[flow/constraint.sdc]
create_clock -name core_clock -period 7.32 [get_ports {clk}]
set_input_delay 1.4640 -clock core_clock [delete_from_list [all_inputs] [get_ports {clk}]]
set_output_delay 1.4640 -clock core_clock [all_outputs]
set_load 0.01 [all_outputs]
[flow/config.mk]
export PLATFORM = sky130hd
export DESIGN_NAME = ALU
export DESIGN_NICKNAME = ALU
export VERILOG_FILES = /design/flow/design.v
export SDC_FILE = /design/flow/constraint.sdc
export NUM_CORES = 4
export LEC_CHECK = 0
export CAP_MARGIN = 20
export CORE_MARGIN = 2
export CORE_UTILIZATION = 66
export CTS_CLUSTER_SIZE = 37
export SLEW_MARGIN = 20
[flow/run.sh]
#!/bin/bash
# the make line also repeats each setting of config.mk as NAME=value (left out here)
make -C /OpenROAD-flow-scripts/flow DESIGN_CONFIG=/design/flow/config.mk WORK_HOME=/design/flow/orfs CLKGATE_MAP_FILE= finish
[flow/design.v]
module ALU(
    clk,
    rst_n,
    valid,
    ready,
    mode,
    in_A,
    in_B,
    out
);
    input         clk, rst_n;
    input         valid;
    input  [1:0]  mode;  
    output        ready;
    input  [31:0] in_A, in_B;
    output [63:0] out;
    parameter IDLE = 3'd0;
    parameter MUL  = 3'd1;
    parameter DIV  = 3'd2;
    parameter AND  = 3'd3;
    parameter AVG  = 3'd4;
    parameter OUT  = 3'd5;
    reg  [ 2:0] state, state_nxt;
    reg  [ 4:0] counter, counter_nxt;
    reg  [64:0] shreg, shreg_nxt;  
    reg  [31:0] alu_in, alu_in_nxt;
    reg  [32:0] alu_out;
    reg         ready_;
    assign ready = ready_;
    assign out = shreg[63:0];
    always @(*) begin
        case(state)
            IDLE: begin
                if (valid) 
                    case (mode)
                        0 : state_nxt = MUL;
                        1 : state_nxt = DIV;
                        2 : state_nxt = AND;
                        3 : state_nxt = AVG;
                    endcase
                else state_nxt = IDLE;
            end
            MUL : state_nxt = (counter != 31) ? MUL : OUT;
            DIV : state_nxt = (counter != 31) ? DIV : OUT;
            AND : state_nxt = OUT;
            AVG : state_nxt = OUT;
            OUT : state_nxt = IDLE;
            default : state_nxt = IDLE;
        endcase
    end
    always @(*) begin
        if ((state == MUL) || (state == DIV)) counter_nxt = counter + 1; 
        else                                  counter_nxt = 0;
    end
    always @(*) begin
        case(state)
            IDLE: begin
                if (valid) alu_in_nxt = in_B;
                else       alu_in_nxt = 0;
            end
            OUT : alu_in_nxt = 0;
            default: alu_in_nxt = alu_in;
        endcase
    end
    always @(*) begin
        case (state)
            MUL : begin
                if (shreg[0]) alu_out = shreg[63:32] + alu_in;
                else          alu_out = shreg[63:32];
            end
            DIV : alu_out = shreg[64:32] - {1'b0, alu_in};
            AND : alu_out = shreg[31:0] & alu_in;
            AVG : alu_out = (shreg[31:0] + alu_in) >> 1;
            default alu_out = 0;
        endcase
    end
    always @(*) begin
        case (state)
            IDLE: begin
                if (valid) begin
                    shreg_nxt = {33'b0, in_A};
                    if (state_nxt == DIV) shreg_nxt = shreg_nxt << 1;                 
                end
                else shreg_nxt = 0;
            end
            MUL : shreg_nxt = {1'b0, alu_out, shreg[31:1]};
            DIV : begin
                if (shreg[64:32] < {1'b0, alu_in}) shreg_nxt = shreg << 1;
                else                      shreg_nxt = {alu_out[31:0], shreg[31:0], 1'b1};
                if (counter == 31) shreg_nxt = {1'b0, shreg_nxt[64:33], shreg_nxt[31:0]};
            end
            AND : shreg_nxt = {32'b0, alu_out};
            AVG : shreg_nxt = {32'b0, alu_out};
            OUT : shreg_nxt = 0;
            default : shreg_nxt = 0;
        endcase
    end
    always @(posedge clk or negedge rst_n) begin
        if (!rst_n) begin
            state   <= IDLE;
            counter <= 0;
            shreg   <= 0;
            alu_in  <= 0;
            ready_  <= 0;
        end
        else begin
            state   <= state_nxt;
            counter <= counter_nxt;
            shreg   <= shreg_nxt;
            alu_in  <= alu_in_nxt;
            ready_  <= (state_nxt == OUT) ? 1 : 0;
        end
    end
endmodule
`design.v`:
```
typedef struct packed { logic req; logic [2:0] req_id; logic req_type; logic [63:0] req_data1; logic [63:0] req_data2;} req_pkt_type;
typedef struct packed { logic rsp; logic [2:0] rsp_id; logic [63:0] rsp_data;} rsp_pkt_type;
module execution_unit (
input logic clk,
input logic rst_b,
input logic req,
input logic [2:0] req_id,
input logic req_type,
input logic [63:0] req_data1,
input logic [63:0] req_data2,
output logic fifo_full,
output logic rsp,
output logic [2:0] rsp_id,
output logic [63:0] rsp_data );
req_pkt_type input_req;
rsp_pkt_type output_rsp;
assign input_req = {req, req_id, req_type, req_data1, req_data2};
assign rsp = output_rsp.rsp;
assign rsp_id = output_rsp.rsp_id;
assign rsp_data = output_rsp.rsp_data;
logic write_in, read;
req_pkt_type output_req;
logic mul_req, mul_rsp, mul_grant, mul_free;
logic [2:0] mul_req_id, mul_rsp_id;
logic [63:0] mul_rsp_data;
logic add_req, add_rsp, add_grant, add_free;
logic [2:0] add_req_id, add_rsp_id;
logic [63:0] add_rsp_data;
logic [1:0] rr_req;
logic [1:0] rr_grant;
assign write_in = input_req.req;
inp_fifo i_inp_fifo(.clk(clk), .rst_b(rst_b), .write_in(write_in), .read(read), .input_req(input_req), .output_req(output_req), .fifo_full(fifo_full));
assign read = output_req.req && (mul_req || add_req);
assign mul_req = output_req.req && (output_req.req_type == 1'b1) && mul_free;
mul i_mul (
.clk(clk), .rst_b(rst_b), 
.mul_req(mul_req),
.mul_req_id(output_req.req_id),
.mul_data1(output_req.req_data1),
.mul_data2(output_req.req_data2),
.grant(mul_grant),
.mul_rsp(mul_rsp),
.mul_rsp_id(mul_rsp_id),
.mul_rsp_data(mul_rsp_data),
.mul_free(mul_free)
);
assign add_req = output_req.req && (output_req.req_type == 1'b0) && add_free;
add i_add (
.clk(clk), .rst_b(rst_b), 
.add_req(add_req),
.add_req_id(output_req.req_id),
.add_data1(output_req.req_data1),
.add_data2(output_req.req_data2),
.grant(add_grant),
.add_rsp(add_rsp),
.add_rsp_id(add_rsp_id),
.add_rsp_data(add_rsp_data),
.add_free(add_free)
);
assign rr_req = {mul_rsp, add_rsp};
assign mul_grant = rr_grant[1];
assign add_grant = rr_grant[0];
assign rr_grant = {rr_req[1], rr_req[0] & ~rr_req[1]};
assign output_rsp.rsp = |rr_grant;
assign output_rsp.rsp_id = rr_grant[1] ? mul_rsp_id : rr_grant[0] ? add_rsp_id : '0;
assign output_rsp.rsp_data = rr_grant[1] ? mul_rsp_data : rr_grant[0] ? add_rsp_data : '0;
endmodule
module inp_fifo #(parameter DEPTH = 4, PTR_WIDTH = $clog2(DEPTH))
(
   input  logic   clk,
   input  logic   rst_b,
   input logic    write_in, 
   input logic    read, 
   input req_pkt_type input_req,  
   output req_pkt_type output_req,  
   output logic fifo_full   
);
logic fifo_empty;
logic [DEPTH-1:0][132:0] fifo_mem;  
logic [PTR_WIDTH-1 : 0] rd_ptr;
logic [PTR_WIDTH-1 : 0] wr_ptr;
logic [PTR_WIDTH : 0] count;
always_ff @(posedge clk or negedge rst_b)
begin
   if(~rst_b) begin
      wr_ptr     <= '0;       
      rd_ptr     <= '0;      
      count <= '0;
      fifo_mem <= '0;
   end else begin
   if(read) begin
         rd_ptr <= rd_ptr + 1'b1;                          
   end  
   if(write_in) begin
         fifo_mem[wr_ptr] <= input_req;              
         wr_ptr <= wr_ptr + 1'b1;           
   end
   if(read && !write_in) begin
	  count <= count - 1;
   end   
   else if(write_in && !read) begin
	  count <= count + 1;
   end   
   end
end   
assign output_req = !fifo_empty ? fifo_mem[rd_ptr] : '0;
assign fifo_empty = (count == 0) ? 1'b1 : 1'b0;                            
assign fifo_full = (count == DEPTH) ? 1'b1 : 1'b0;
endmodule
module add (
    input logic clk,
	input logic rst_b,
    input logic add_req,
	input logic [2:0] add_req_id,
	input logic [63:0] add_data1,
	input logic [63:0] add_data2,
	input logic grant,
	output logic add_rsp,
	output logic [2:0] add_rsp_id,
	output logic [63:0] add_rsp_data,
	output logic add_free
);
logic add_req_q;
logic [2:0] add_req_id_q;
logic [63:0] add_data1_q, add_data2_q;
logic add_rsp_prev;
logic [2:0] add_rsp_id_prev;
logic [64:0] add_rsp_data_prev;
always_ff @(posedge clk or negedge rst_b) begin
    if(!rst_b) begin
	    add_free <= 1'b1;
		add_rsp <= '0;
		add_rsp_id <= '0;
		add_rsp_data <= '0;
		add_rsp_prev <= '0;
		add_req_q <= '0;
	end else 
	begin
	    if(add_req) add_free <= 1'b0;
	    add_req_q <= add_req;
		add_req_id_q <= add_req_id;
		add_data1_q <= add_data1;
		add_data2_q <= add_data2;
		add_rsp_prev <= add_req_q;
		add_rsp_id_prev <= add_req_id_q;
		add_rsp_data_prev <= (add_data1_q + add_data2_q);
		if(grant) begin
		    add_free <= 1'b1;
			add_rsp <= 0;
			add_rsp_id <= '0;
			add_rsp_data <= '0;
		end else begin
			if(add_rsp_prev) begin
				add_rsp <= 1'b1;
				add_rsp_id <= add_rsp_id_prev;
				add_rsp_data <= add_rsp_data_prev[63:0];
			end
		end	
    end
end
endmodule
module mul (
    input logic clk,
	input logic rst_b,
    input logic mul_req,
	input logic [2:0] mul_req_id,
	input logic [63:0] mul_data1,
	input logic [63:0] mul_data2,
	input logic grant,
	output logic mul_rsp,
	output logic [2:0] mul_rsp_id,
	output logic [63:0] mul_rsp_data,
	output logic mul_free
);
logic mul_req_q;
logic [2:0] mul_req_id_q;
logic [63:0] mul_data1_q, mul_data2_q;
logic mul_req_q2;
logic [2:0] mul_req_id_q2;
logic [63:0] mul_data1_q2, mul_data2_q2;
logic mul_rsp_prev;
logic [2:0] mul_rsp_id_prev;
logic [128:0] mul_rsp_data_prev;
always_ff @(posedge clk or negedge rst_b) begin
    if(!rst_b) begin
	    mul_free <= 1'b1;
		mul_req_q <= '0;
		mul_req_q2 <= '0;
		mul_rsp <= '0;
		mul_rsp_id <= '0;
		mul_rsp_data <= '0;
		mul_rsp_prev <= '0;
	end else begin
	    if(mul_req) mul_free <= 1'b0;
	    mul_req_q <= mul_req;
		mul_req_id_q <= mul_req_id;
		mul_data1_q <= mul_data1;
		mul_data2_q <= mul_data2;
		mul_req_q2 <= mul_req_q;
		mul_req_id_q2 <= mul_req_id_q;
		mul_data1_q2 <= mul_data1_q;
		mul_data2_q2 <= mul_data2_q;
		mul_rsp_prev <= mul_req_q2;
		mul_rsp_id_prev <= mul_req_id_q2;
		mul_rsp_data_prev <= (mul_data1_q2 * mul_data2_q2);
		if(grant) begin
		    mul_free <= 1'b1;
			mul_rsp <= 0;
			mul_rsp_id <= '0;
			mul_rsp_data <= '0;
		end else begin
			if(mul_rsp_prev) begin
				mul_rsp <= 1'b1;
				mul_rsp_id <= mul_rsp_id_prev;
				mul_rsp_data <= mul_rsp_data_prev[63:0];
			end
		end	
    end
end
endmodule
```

☆ ☆ ☆ ☆

Exercise description |
Above are the records; repeat exactly the lines from the one holding "AND : state_nxt = OUT;" down to the one holding "if (shreg[64:32] <", end lines included.

Written response |
            AND : state_nxt = OUT;
            AVG : state_nxt = OUT;
            OUT : state_nxt = IDLE;
            default : state_nxt = IDLE;
        endcase
    end
    always @(*) begin
        if ((state == MUL) || (state == DIV)) counter_nxt = counter + 1; 
        else                                  counter_nxt = 0;
    end
    always @(*) begin
        case(state)
            IDLE: begin
                if (valid) alu_in_nxt = in_B;
                else       alu_in_nxt = 0;
            end
            OUT : alu_in_nxt = 0;
            default: alu_in_nxt = alu_in;
        endcase
    end
    always @(*) begin
        case (state)
            MUL : begin
                if (shreg[0]) alu_out = shreg[63:32] + alu_in;
                else          alu_out = shreg[63:32];
            end
            DIV : alu_out = shreg[64:32] - {1'b0, alu_in};
            AND : alu_out = shreg[31:0] & alu_in;
            AVG : alu_out = (shreg[31:0] + alu_in) >> 1;
            default alu_out = 0;
        endcase
    end
    always @(*) begin
        case (state)
            IDLE: begin
                if (valid) begin
                    shreg_nxt = {33'b0, in_A};
                    if (state_nxt == DIV) shreg_nxt = shreg_nxt << 1;                 
                end
                else shreg_nxt = 0;
            end
            MUL : shreg_nxt = {1'b0, alu_out, shreg[31:1]};
            DIV : begin
                if (shreg[64:32] < {1'b0, alu_in}) shreg_nxt = shreg << 1;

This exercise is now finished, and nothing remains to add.